___ WORKING DATA ___
This is an optimization exercise on Yosys and OpenROAD, whose aim is small area and a short achievable clock period, not a production implementation.
No functional check of the RTL was part of this run.
Power figures rest on the tool's default switching activity, not on a simulated workload.

==> flow/design.v <==
module FA (
    input  wire a, b, c,
    output wire s, co
);
    assign s  = a ^ b ^ c;
    assign co = (a & b) | (a & c) | (b & c);
endmodule
module ADDSUB8 (
    input  wire [7:0] A, B,
    input  wire       sub,
    output wire [8:0] s
);
    wire [7:0] bx = B ^ {8{sub}};
    wire [8:0] c;
    assign c[0] = sub;
    genvar i;
    generate
        for (i = 0; i < 8; i = i + 1) begin : g
            FA fa (.a(A[i]), .b(bx[i]), .c(c[i]), .s(s[i]), .co(c[i+1]));
        end
    endgenerate
    assign s[8] = c[8];
endmodule
module MUL8 (
    input  wire [7:0]  A, B,
    output wire [15:0] P
);
    wire pp0_0 = ~(A[0] & B[0]);
    wire pp0_1 = ~(A[1] & B[0]);
    wire pp0_2 = ~(A[2] & B[0]);
    wire pp0_3 = ~(A[3] & B[0]);
    wire pp0_4 = ~(A[4] & B[0]);
    wire pp0_5 = ~(A[5] & B[0]);
    wire pp0_6 = ~(A[6] & B[0]);
    wire pp0_7 = ~(A[7] & B[0]);
    wire pp1_0 = ~(A[0] & B[1]);
    wire pp1_1 = ~(A[1] & B[1]);
    wire pp1_2 = ~(A[2] & B[1]);
    wire pp1_3 = ~(A[3] & B[1]);
    wire pp1_4 = ~(A[4] & B[1]);
    wire pp1_5 = ~(A[5] & B[1]);
    wire pp1_6 = ~(A[6] & B[1]);
    wire pp1_7 = ~(A[7] & B[1]);
    wire pp2_0 = ~(A[0] & B[2]);
    wire pp2_1 = ~(A[1] & B[2]);
    wire pp2_2 = ~(A[2] & B[2]);
    wire pp2_3 = ~(A[3] & B[2]);
    wire pp2_4 = ~(A[4] & B[2]);
    wire pp2_5 = ~(A[5] & B[2]);
    wire pp2_6 = ~(A[6] & B[2]);
    wire pp2_7 = ~(A[7] & B[2]);
    wire pp3_0 = ~(A[0] & B[3]);
    wire pp3_1 = ~(A[1] & B[3]);
    wire pp3_2 = ~(A[2] & B[3]);
    wire pp3_3 = ~(A[3] & B[3]);
    wire pp3_4 = ~(A[4] & B[3]);
    wire pp3_5 = ~(A[5] & B[3]);
    wire pp3_6 = ~(A[6] & B[3]);
    wire pp3_7 = ~(A[7] & B[3]);
    wire pp4_0 = ~(A[0] & B[4]);
    wire pp4_1 = ~(A[1] & B[4]);
    wire pp4_2 = ~(A[2] & B[4]);
    wire pp4_3 = ~(A[3] & B[4]);
    wire pp4_4 = ~(A[4] & B[4]);
    wire pp4_5 = ~(A[5] & B[4]);
    wire pp4_6 = ~(A[6] & B[4]);
    wire pp4_7 = ~(A[7] & B[4]);
    wire pp5_0 = ~(A[0] & B[5]);
    wire pp5_1 = ~(A[1] & B[5]);
    wire pp5_2 = ~(A[2] & B[5]);
    wire pp5_3 = ~(A[3] & B[5]);
    wire pp5_4 = ~(A[4] & B[5]);
    wire pp5_5 = ~(A[5] & B[5]);
    wire pp5_6 = ~(A[6] & B[5]);
    wire pp5_7 = ~(A[7] & B[5]);
    wire pp6_0 = ~(A[0] & B[6]);
    wire pp6_1 = ~(A[1] & B[6]);
    wire pp6_2 = ~(A[2] & B[6]);
    wire pp6_3 = ~(A[3] & B[6]);
    wire pp6_4 = ~(A[4] & B[6]);
    wire pp6_5 = ~(A[5] & B[6]);
    wire pp6_6 = ~(A[6] & B[6]);
    wire pp6_7 = ~(A[7] & B[6]);
    wire pp7_0 = ~(A[0] & B[7]);
    wire pp7_1 = ~(A[1] & B[7]);
    wire pp7_2 = ~(A[2] & B[7]);
    wire pp7_3 = ~(A[3] & B[7]);
    wire pp7_4 = ~(A[4] & B[7]);
    wire pp7_5 = ~(A[5] & B[7]);
    wire pp7_6 = ~(A[6] & B[7]);
    wire pp7_7 = ~(A[7] & B[7]);
    wire s1, c2;
    wire s3, c4;
    wire s6, c7;
    wire s8, c9;
    wire s11, c12;
    wire s13, c14;
    wire s16, c17;
    wire s18, c19;
    wire s21, c22;
    wire s23, c24;
    wire s26, c27;
    wire s29, c30;
    wire s32, c33;
    wire s35, c36;
    wire s38, c39;
    wire s41, c42;
    wire s44, c45;
    wire s47, c48;
    wire s50, c51;
    wire s53, c54;
    wire s56, c57;
    wire s58, c59;
    wire s61, c62;
    wire s64, c65;
    wire s67, c68;
    wire s70, c71;
    wire s73, c74;
    wire s76, c77;
    wire s79, c80;
    wire s82, c83;
    wire s85, c86;
    wire s87, c88;
    wire s90, c91;
    wire s93, c94;
    wire s96, c97;
    wire s99, c100;
    wire s102, c103;
    wire s105, c106;
    wire s108, c109;
    wire s111, c112;
    wire s114, c115;
    wire s117, c118;
    assign s1 = ~(pp0_6 ^ pp1_5);
    assign c2 = pp0_6 | pp1_5;
    FA u5 (.a(pp0_7), .b(pp1_6), .c(pp2_5), .s(s3), .co(c4));
    assign s6 = ~(pp3_4 ^ pp4_3);
    assign c7 = pp3_4 | pp4_3;
    FA u10 (.a(pp1_7), .b(pp2_6), .c(pp3_5), .s(s8), .co(c9));
    assign s11 = ~(pp4_4 ^ pp5_3);
    assign c12 = pp4_4 | pp5_3;
    FA u15 (.a(pp2_7), .b(pp3_6), .c(pp4_5), .s(s13), .co(c14));
    assign s16 = ~(pp0_4 ^ pp1_3);
    assign c17 = pp0_4 | pp1_3;
    FA u20 (.a(pp0_5), .b(pp1_4), .c(pp2_3), .s(s18), .co(c19));
    assign s21 = ~(pp3_2 ^ pp4_1);
    assign c22 = pp3_2 | pp4_1;
    FA u25 (.a(s1), .b(pp2_4), .c(pp3_3), .s(s23), .co(c24));
    FA u28 (.a(pp4_2), .b(pp5_1), .c(pp6_0), .s(s26), .co(c27));
    FA u31 (.a(c2), .b(s3), .c(s6), .s(s29), .co(c30));
    FA u34 (.a(pp5_2), .b(pp6_1), .c(pp7_0), .s(s32), .co(c33));
    FA u37 (.a(c4), .b(c7), .c(s8), .s(s35), .co(c36));
    FA u40 (.a(s11), .b(pp6_2), .c(pp7_1), .s(s38), .co(c39));
    FA u43 (.a(c9), .b(c12), .c(s13), .s(s41), .co(c42));
    FA u46 (.a(pp5_4), .b(pp6_3), .c(pp7_2), .s(s44), .co(c45));
    FA u49 (.a(c14), .b(pp3_7), .c(pp4_6), .s(s47), .co(c48));
    FA u52 (.a(pp5_5), .b(pp6_4), .c(pp7_3), .s(s50), .co(c51));
    FA u55 (.a(pp4_7), .b(pp5_6), .c(pp6_5), .s(s53), .co(c54));
    assign s56 = ~(pp0_3 ^ pp1_2);
    assign c57 = pp0_3 | pp1_2;
    FA u60 (.a(s16), .b(pp2_2), .c(pp3_1), .s(s58), .co(c59));
    FA u63 (.a(c17), .b(s18), .c(s21), .s(s61), .co(c62));
    FA u66 (.a(c19), .b(c22), .c(s23), .s(s64), .co(c65));
    FA u69 (.a(c24), .b(c27), .c(s29), .s(s67), .co(c68));
    FA u72 (.a(c30), .b(c33), .c(s35), .s(s70), .co(c71));
    FA u75 (.a(c36), .b(c39), .c(s41), .s(s73), .co(c74));
    FA u78 (.a(c42), .b(c45), .c(s47), .s(s76), .co(c77));
    FA u81 (.a(c48), .b(c51), .c(s53), .s(s79), .co(c80));
    FA u84 (.a(c54), .b(pp5_7), .c(pp6_6), .s(s82), .co(c83));
    assign s85 = ~(pp0_2 ^ pp1_1);
    assign c86 = pp0_2 | pp1_1;
    FA u89 (.a(s56), .b(pp2_1), .c(pp3_0), .s(s87), .co(c88));
    FA u92 (.a(c57), .b(s58), .c(pp4_0), .s(s90), .co(c91));
    FA u95 (.a(c59), .b(s61), .c(pp5_0), .s(s93), .co(c94));
    FA u98 (.a(c62), .b(s64), .c(s26), .s(s96), .co(c97));
    FA u101 (.a(c65), .b(s67), .c(s32), .s(s99), .co(c100));
    FA u104 (.a(c68), .b(s70), .c(s38), .s(s102), .co(c103));
    FA u107 (.a(c71), .b(s73), .c(s44), .s(s105), .co(c106));
    FA u110 (.a(c74), .b(s76), .c(s50), .s(s108), .co(c109));
    FA u113 (.a(c77), .b(s79), .c(pp7_4), .s(s111), .co(c112));
    FA u116 (.a(c80), .b(s82), .c(pp7_5), .s(s114), .co(c115));
    FA u119 (.a(c83), .b(pp6_7), .c(pp7_6), .s(s117), .co(c118));
    wire [15:0] x = {1'b1, c118, c115, c112, c109, c106, c103, c100, c97, c94, c91, c88, c86, s85, pp0_1, pp0_0};
    wire [15:0] y = {1'b1, pp7_7, s117, s114, s111, s108, s105, s102, s99, s96, s93, s90, s87, pp2_0, pp1_0, 1'b1};
    wire [16:0] t = {x, 1'b1} + {y, 1'b1};
    assign P = ~t[16:1];
endmodule
module DIV8 (
    input  wire [7:0] A, B,
    output wire [7:0] Q
);
    wire [9:0] b1 = {2'b00, B};
    wire [9:0] b2 = {1'b0, B, 1'b0};
    wire [9:0] b3 = b1 + b2;
    wire [7:0] rem [0:4];
    assign rem[4] = A;
    genvar m;
    generate
        for (m = 3; m >= 0; m = m - 1) begin : s
            localparam W = 8 - 2*m;            
            wire [W-1:0] x = rem[m+1][7:2*m];
            wire [W:0] d1; RSUB #(W) u1 (.x(x), .y(b1[W-1:0]), .d(d1));
            wire [W:0] d2; RSUB #(W) u2 (.x(x), .y(b2[W-1:0]), .d(d2));
            wire [W:0] d3; RSUB #(W) u3 (.x(x), .y(b3[W-1:0]), .d(d3));
            wire c1, c2, c3;
            if (W < 10) begin : hz
                assign c1 = ~|b1[9:W] & ~d1[W];
                assign c2 = ~|b2[9:W] & ~d2[W];
                assign c3 = ~|b3[9:W] & ~d3[W];
            end
            assign Q[2*m+1] = c2;
            assign Q[2*m]   = c3 | (c1 & ~c2);
            if (m != 0) begin : r
                wire [W-1:0] nx = c3 ? d3[W-1:0] : c2 ? d2[W-1:0] : c1 ? d1[W-1:0] : x;
                assign rem[m] = {nx, rem[m+1][2*m-1:0]};
            end
        end
    endgenerate
endmodule
module RSUB #(parameter W = 2) (
    input  wire [W-1:0] x, y,
    output wire [W:0]   d
);
    wire [W:0] c;
    assign c[0] = 1'b1;
    genvar j;
    generate
        for (j = 0; j < W; j = j + 1) begin : b
            assign d[j]   = x[j] ^ ~y[j] ^ c[j];
            assign c[j+1] = (x[j] & ~y[j]) | (x[j] & c[j]) | (~y[j] & c[j]);
        end
    endgenerate
    assign d[W] = ~c[W];
endmodule
module ALU_TOP #(parameter inWidth = 8,
                 parameter outWidth = 16)
(
    input wire [inWidth-1 : 0] A,B,
    input wire [3:0] ALU_FUN,
    input CLK, RST,
    output reg Arith_Enable,Logic_Enable,CMP_Enable,Shift_Enable,
    output wire [outWidth-1:0] Arith_OUT,
    output reg Carry_OUT,Arith_Flag,
    output wire [outWidth-1:0] Logic_OUT,
    output reg Logic_Flag,
    output wire [4-1:0] CMP_OUT,
    output reg CMP_Flag,
    output wire [outWidth-1:0] SHIFT_OUT,
    output reg SHIFT_Flag
);
    wire [1:0] op = ALU_FUN[1:0];
    wire       sub = ~Arith_Enable | op[0];
    wire [8:0] s;
    ADDSUB8 u_addsub (.A(A), .B(B), .sub(sub), .s(s));
    wire borrow = ~s[8];
    wire [15:0] prod;
    MUL8 u_mul (.A(A), .B(B), .P(prod));
    wire [7:0] quo;
    DIV8 u_div (.A(A), .B(B), .Q(quo));
    wire bz = ~|B;
    reg [8:0] arith_lo;    
    reg [6:0] arith_hi;    
    always @* begin
        case (op)
            2'b00: begin arith_lo = s;               arith_hi = 7'd0;         end
            2'b01: begin arith_lo = {borrow, s[7:0]}; arith_hi = {7{borrow}}; end
            2'b10: begin arith_lo = prod[8:0];       arith_hi = prod[15:9];   end
            default: begin arith_lo = {bz, quo};     arith_hi = {7{bz}};      end
        endcase
    end
    reg [15:0] arith_q;
    always @(posedge CLK or negedge RST) begin
        if (!RST) begin
            arith_q   <= 16'd0;
            Carry_OUT <= 1'b0;
        end else if (Arith_Enable) begin
            arith_q   <= {arith_hi, arith_lo};
            Carry_OUT <= (op == 2'b00) & s[8];
        end
    end
    assign Arith_OUT = arith_q;
    reg [7:0] logic_lo;
    reg       logic_hi;
    wire [7:0] lres = (op[0] ? (A | B) : (A & B)) ^ {8{op[1]}};
    always @(posedge CLK or negedge RST) begin
        if (!RST) begin
            logic_lo <= 8'd0;
            logic_hi <= 1'b0;
        end else if (Logic_Enable) begin
            logic_lo <= lres;
            logic_hi <= op[1];
        end
    end
    assign Logic_OUT = {{8{logic_hi}}, logic_lo};
    reg [1:0] cmp_q;
    wire ge = s[8];
    wire eq = ~|s[7:0];
    wire gt = ge & ~eq;
    wire lt = ~ge;
    always @(posedge CLK or negedge RST) begin
        if (!RST)
            cmp_q <= 2'd0;
        else if (CMP_Enable) begin
            cmp_q[0] <= (op == 2'b01) ? eq : (op == 2'b11) ? lt : 1'b0;
            cmp_q[1] <= (op == 2'b10) ? gt : (op == 2'b11) ? lt : 1'b0;
        end
    end
    assign CMP_OUT = {2'b00, cmp_q};
    reg  [8:0] shift_q;
    wire [7:0] sx = op[1] ? B : A;
    always @(posedge CLK or negedge RST) begin
        if (!RST)
            shift_q <= 9'd0;
        else if (Shift_Enable)
            shift_q <= op[0] ? {sx, 1'b0} : {2'b00, sx[7:1]};
    end
    assign SHIFT_OUT = {7'd0, shift_q};
    always @(posedge CLK or negedge RST) begin
        if (!RST) begin
            Arith_Enable <= 1'b0;
            Logic_Enable <= 1'b0;
            CMP_Enable   <= 1'b0;
            Shift_Enable <= 1'b0;
            Arith_Flag   <= 1'b0;
            Logic_Flag   <= 1'b0;
            CMP_Flag     <= 1'b0;
            SHIFT_Flag   <= 1'b0;
        end else begin
            Arith_Enable <= (ALU_FUN[3:2] == 2'b00);
            Logic_Enable <= (ALU_FUN[3:2] == 2'b01);
            CMP_Enable   <= (ALU_FUN[3:2] == 2'b10);
            Shift_Enable <= (ALU_FUN[3:2] == 2'b11);
            Arith_Flag   <= Arith_Enable;
            Logic_Flag   <= Logic_Enable;
            CMP_Flag     <= CMP_Enable;
            SHIFT_Flag   <= Shift_Enable;
        end
    end
endmodule
==> flow/flow/run.sh <==
#!/bin/bash
set -euo pipefail
here=$(cd "$(dirname "$0")" && pwd)
bash standard.sh ADDER_MAP_FILE= "SYNTH_SCRIPT=$here/synth.tcl" \
  "BUFFER_PORTS_ARGS=-buffer_cell sky130_fd_sc_hd__buf_1" finish > flow_make.log 2>&1
==> flow/flow/abc.script <==
strash
&get -n
&deepsyn -T 20
&put
dch
map -B 0.9
topo
stime -c
buffer -c
upsize -c
dnsize -c
==> flow/flow/synth.tcl <==
proc synth {args} { yosys synth -nofsm -noshare {*}$args }
set ::flow_abc_script [file join [file dirname [file normalize [info script]]] abc.script]
proc abc {args} {
  set i [lsearch -exact $args -script]
  if {$i >= 0} {
    lset args [expr {$i + 1}] $::flow_abc_script
  }
  yosys abc {*}$args
}
source $::env(SCRIPTS_DIR)/synth.tcl
# left out here: clear keep_hierarchy, flatten, clean up, hide names made inside functions, write 1_2_yosys.v
==> flow/standard.sh <==
#!/bin/bash
# synth_recipe.tcl (not shown) runs the flow's synth.tcl, then flattens the netlist and writes it again
# the make line also repeats each setting of config.mk as NAME=value (left out here)
make -C /OpenROAD-flow-scripts/flow DESIGN_CONFIG=/design/flow/config.mk WORK_HOME=/design/flow/orfs CLKGATE_MAP_FILE= SYNTH_SCRIPT=/design/flow/synth_recipe.tcl "${@:-finish}"
==> flow/config.mk <==
export PLATFORM = sky130hd
export DESIGN_NAME = ALU_TOP
export DESIGN_NICKNAME = ALU_TOP
export VERILOG_FILES = /design/flow/design.v
export SDC_FILE = /design/flow/constraint.sdc
export NUM_CORES = 4
export LEC_CHECK = 0
export ABC_AREA = 1
export CAP_MARGIN = 20
export CORE_AREA = 10 10 170 170
export CTS_BUF_LIST = sky130_fd_sc_hd__clkbuf_2 sky130_fd_sc_hd__clkbuf_4 sky130_fd_sc_hd__clkbuf_8
export DIE_AREA = 0 0 180 180
export SLEW_MARGIN = 20
==> flow/constraint.sdc <==
create_clock -name core_clock -period 32.0 [get_ports {CLK}]
set_input_delay 6.4000 -clock core_clock [delete_from_list [all_inputs] [get_ports {CLK}]]
set_output_delay 6.4000 -clock core_clock [all_outputs]
set_load 0.01 [all_outputs]
==> results.txt <==
==> worst reg2reg max path, stage by stage, from the launching register on <==
cell      delay, ps
dfrtp_1         350
buf_4           310
inv_4           110
nor2_4          290
nand2_2         100
a21oi_1         140
o21ai_1          90
or2_4           250
nand3_2          80
nand3_1         110
nand3_2         120
nand2_1          60
nand2_1          80
o21a_1          150
nand2_1          80
a21oi_2         180
nand2_1         100
a21oi_2         220
nand2_1         110
a21oi_2         240
nor3_2           90
a211oi_4        410
o21ai_1         130
o21ai_1          90
inv_1            50
==> cells in the final DEF (no fill, tap or decap), types with 10 or more instances in the layout <==
cell	n
a21oi_1	39
buf_1	72
buf_4	16
dfrtp_1	45
inv_1	108
inv_2	10
nand2_1	353
nand2_2	23
nand3_1	91
nand3_2	10
nand4_1	12
nor2_1	81
o211ai_1	14
o21ai_0	38
o21ai_1	13
o22ai_1	11
xnor2_1	13
xor2_1	32
==> stage by stage <==
stage	std cells	utilization	worst slack (ps)	power [mW]
3_5_place_dp	1414	0.264	21730	0.216
2_1_floorplan	1048	-	22810	0.184
6_report	1422	0.269	21960	0.262
3_3_place_gp	1414	0.264	21810	0.214
5_1_grt	1422	0.269	21510	0.287
4_1_cts	1422	0.269	22030	0.264
==> layout make-up <==
type | count | area [µm²]
sequential | 45 | 1130
inverter | 122 | 463
fill | 2820 | 18400
clock buffer | 5 | 68.8
timing repair buffer | 89 | 395
clock inverter | 3 | 50.0
tap | 330 | 413
multi-input combinational | 828 | 4250
==> flip-flops by register name, indices dropped and copies added (netlist names) <==
name,count
arith_q,16
cmp_q,2
Logic_Enable,1
logic_hi,1
logic_lo,8
CMP_Enable,1
Shift_Enable,1
CMP_Flag,1
SHIFT_Flag,1
Arith_Enable,1
Carry_OUT,1
shift_q,9
Logic_Flag,1
Arith_Flag,1
==> power by group <==
group / internal, mW / switching, mW
Sequential: 0.0654 / 0.00572
Clock: 0.0240 / 0.0226
Combinational: 0.0494 / 0.0948
Total: 0.139 / 0.123
==> logic make-up after synthesis <==
logic type,count (synthesis)
other,1
adder cells (fa/ha/maj),8
AO/OA/AOI/OAI,155
AND/OR/NAND/NOR,608
XOR/XNOR,48
buffers and inverters,175
flip-flops,45
==> worst max-delay path by stage <==
stage                        to  slack (ps)       start  cells after the start
CTS                 arith_q[14]       22030        A[6]                     27
global route        arith_q[14]       21510        A[6]                     31
detailed placement  arith_q[14]       21730        A[6]                     28
floorplan           arith_q[10]       22810  ALU_FUN[0]                     23
global placement    arith_q[14]       21810        A[6]                     28
finish              arith_q[14]       21960        A[6]                     27
==> metal layers <==
| layer | part of all wire | up-vias | global-route usage |
|---|---|---|---|
| met2 | 0.49 | 200 | 0.223 |
| met4 | 0.025 | 2 | 0.0357 |
| li1 | - | 3426 | - |
| met5 | 0.00061 | - | 0 |
| met3 | 0.069 | 36 | 0.0269 |
| met1 | 0.42 | 3143 | 0.150 |
==> results.sh <==
export IMPL_synth_cells=1040
export IMPL_yosys_top_cells_area="nand2_1 21%, dfrtp_1 18%, nand3_1 7.4%, inv_1 6.6%, nor2_1 4.9%"
export IMPL_routed_via_density=4.79
export IMPL_drtAntennaViolNets=0
export IMPL_timing_critical_path_buf_inv=3
export IMPL_core_um2=25200
export IMPL_insertion_delay_ps=310
export IMPL_dp_hpwl_um=16700
export IMPL_crit_slowest_cell="buf_1"
export IMPL_synthTopCellsByCount="353 x nand2_1, 108 x inv_1, 91 x nand3_1"
export IMPL_routedWlPerCell_um=15.1
export IMPL_worst_r2r_path_depth=24
export IMPL_die_area_um2=32400
export IMPL_period_share=0.314
export IMPL_diodes=0
export IMPL_cp_arrival_ps=10280
export IMPL_crit_path_end_kind="flip-flop"
export IMPL_nets=1113
export IMPL_synth_most_common_cell="nand2_1"
export IMPL_cts_setup_buffers=0
export IMPL_synth_compound_area_frac=0.155
export IMPL_cts_root_buf="clkbuf_8"
export IMPL_timing_rr_start="Arith_Enable"
export IMPL_wl_um=21500
export IMPL_yosysUniqueCellTypes=63
export IMPL_setup_viol=0
export IMPL_worstPathRequired_ps=32250
export IMPL_max_freq_mhz=99.6
export IMPL_overflow=0
export IMPL_die_w_um=180
export IMPL_hold_end="Logic_Flag"
export IMPL_hp_start="Logic_Enable"
export IMPL_tightest_slew_ps=1030
export IMPL_hold_path_depth=0
export IMPL_detail_route_first_pass_iterations=7
export IMPL_initial_core_util=0.246
export IMPL_io_pins=83
export IMPL_synth_edf_count=0
export IMPL_max_stage_delay_ps=740
export IMPL_synth_simple_area_share=0.439
export IMPL_fin_crit_ps=10040
export IMPL_ir_drop_mv=0.0196
export IMPL_cts_hold_buf=0
export IMPL_cts_tree="done"
export IMPL_worst_setup_path_type="in -> reg"
export IMPL_async_reset_ff_frac=1.00
export IMPL_numCtsBuffers=5
export IMPL_powerDensity_nw_per_um2=38.7
export IMPL_cts_sinks=45
export IMPL_ctsResizeCount=0
export IMPL_netlist_area_um2=6180
export IMPL_ys_ff_latch=45
export IMPL_htree_levels=2
export IMPL_yosys_area_top_type="nand2_1"
export IMPL_rr_endpoint="arith_q[10]"
export IMPL_reg2reg_slack_ps=27980
export IMPL_placementRows=58
export IMPL_place_area_um2=6640
export IMPL_setup_total_negative_slack_ps=0
export IMPL_drive_above_1_share=0.0934
export IMPL_grt_max_degree=46
export IMPL_slew_viol_final=0
export IMPL_hold_viol=0
export IMPL_synth_xor_area_frac=0.0735
export IMPL_die_h_um=180
export IMPL_grt_pass1_vias=6320
export IMPL_grtUsageTotal=0.126
export IMPL_synth_top_family_by_area="simple AND/OR/NAND/NOR gates"
export IMPL_remaining_drc_errors=0
export IMPL_antenna_found_initial=1
export IMPL_synth_area_per_cell_um2=5.95
export IMPL_yosysTopAreaCellShare=0.214
export IMPL_gp_congestion=0.955
export IMPL_outcome="complete, no violations"
export IMPL_crit_fanout=15
export IMPL_first_iter_violations=585
export IMPL_rsz0062_at_grt="false"
export IMPL_leakagePower_nw=3.39
export IMPL_skew_ps=8.02
export IMPL_path_delay_family="simple AND/OR/NAND/NOR gates"
export IMPL_synth_main_ff_cell="dfrtp_1"
export IMPL_num_vias=6807
export IMPL_port_buffers=73
export IMPL_relSlewSlack=0.314
export IMPL_clockBufferDepth=2
export IMPL_synthAdderAreaFrac=0.0134
export IMPL_path_clk_slew_ps=100
export IMPL_holdWs_ps=442
export IMPL_grt_first_pass_wirelength_um=33900
export IMPL_maxCapViolCount=0
export IMPL_area_growth_pct=9.35
export IMPL_design_area_um2=6760
export IMPL_ys_seq_area_frac=0.182
export IMPL_yosysWarnings=2
export IMPL_synthMuxAreaShare=0
export IMPL_hold_class="reg -> reg"
export IMPL_critPathLaunchType="input port"

-- port drivers added, routing unchanged --
In the flow no input, the clock included, has a driving cell. The finished layout below was timed again as built, in two steps.
Step 1 assumes that a clkbuf_16 drives the clock port and a buf_2 every other input.
Step 2 adds t to the input delays and takes it off the output delays; t is the mean of the earliest and latest rising clock arrival at the registers after step 1. Input paths then give back, and output paths get back, about the clock's delay inside the block.
Slacks: no drivers / after step 1 / after step 2; pairs: no drivers / after step 1.
t (ns): 0.333
slack for setup (ns): 21.964 / 21.942 / 21.609
hold slack, ns: 0.442 / 0.442 / 0.442
worst setup path after step 2: input to register
After both steps setup and hold are still met in this run. The setup slack of this run moves by -0.022 ns with the drivers and by -0.355 ns with both steps.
___
Using the records above, copy word for word the line with "wire pp3_3 = ~(A[3] & B[3]);", the line with "wire pp5_1 = ~(A[1] & B[5]);", and every line between them.

    wire pp3_3 = ~(A[3] & B[3]);
    wire pp3_4 = ~(A[4] & B[3]);
    wire pp3_5 = ~(A[5] & B[3]);
    wire pp3_6 = ~(A[6] & B[3]);
    wire pp3_7 = ~(A[7] & B[3]);
    wire pp4_0 = ~(A[0] & B[4]);
    wire pp4_1 = ~(A[1] & B[4]);
    wire pp4_2 = ~(A[2] & B[4]);
    wire pp4_3 = ~(A[3] & B[4]);
    wire pp4_4 = ~(A[4] & B[4]);
    wire pp4_5 = ~(A[5] & B[4]);
    wire pp4_6 = ~(A[6] & B[4]);
    wire pp4_7 = ~(A[7] & B[4]);
    wire pp5_0 = ~(A[0] & B[5]);
    wire pp5_1 = ~(A[1] & B[5]);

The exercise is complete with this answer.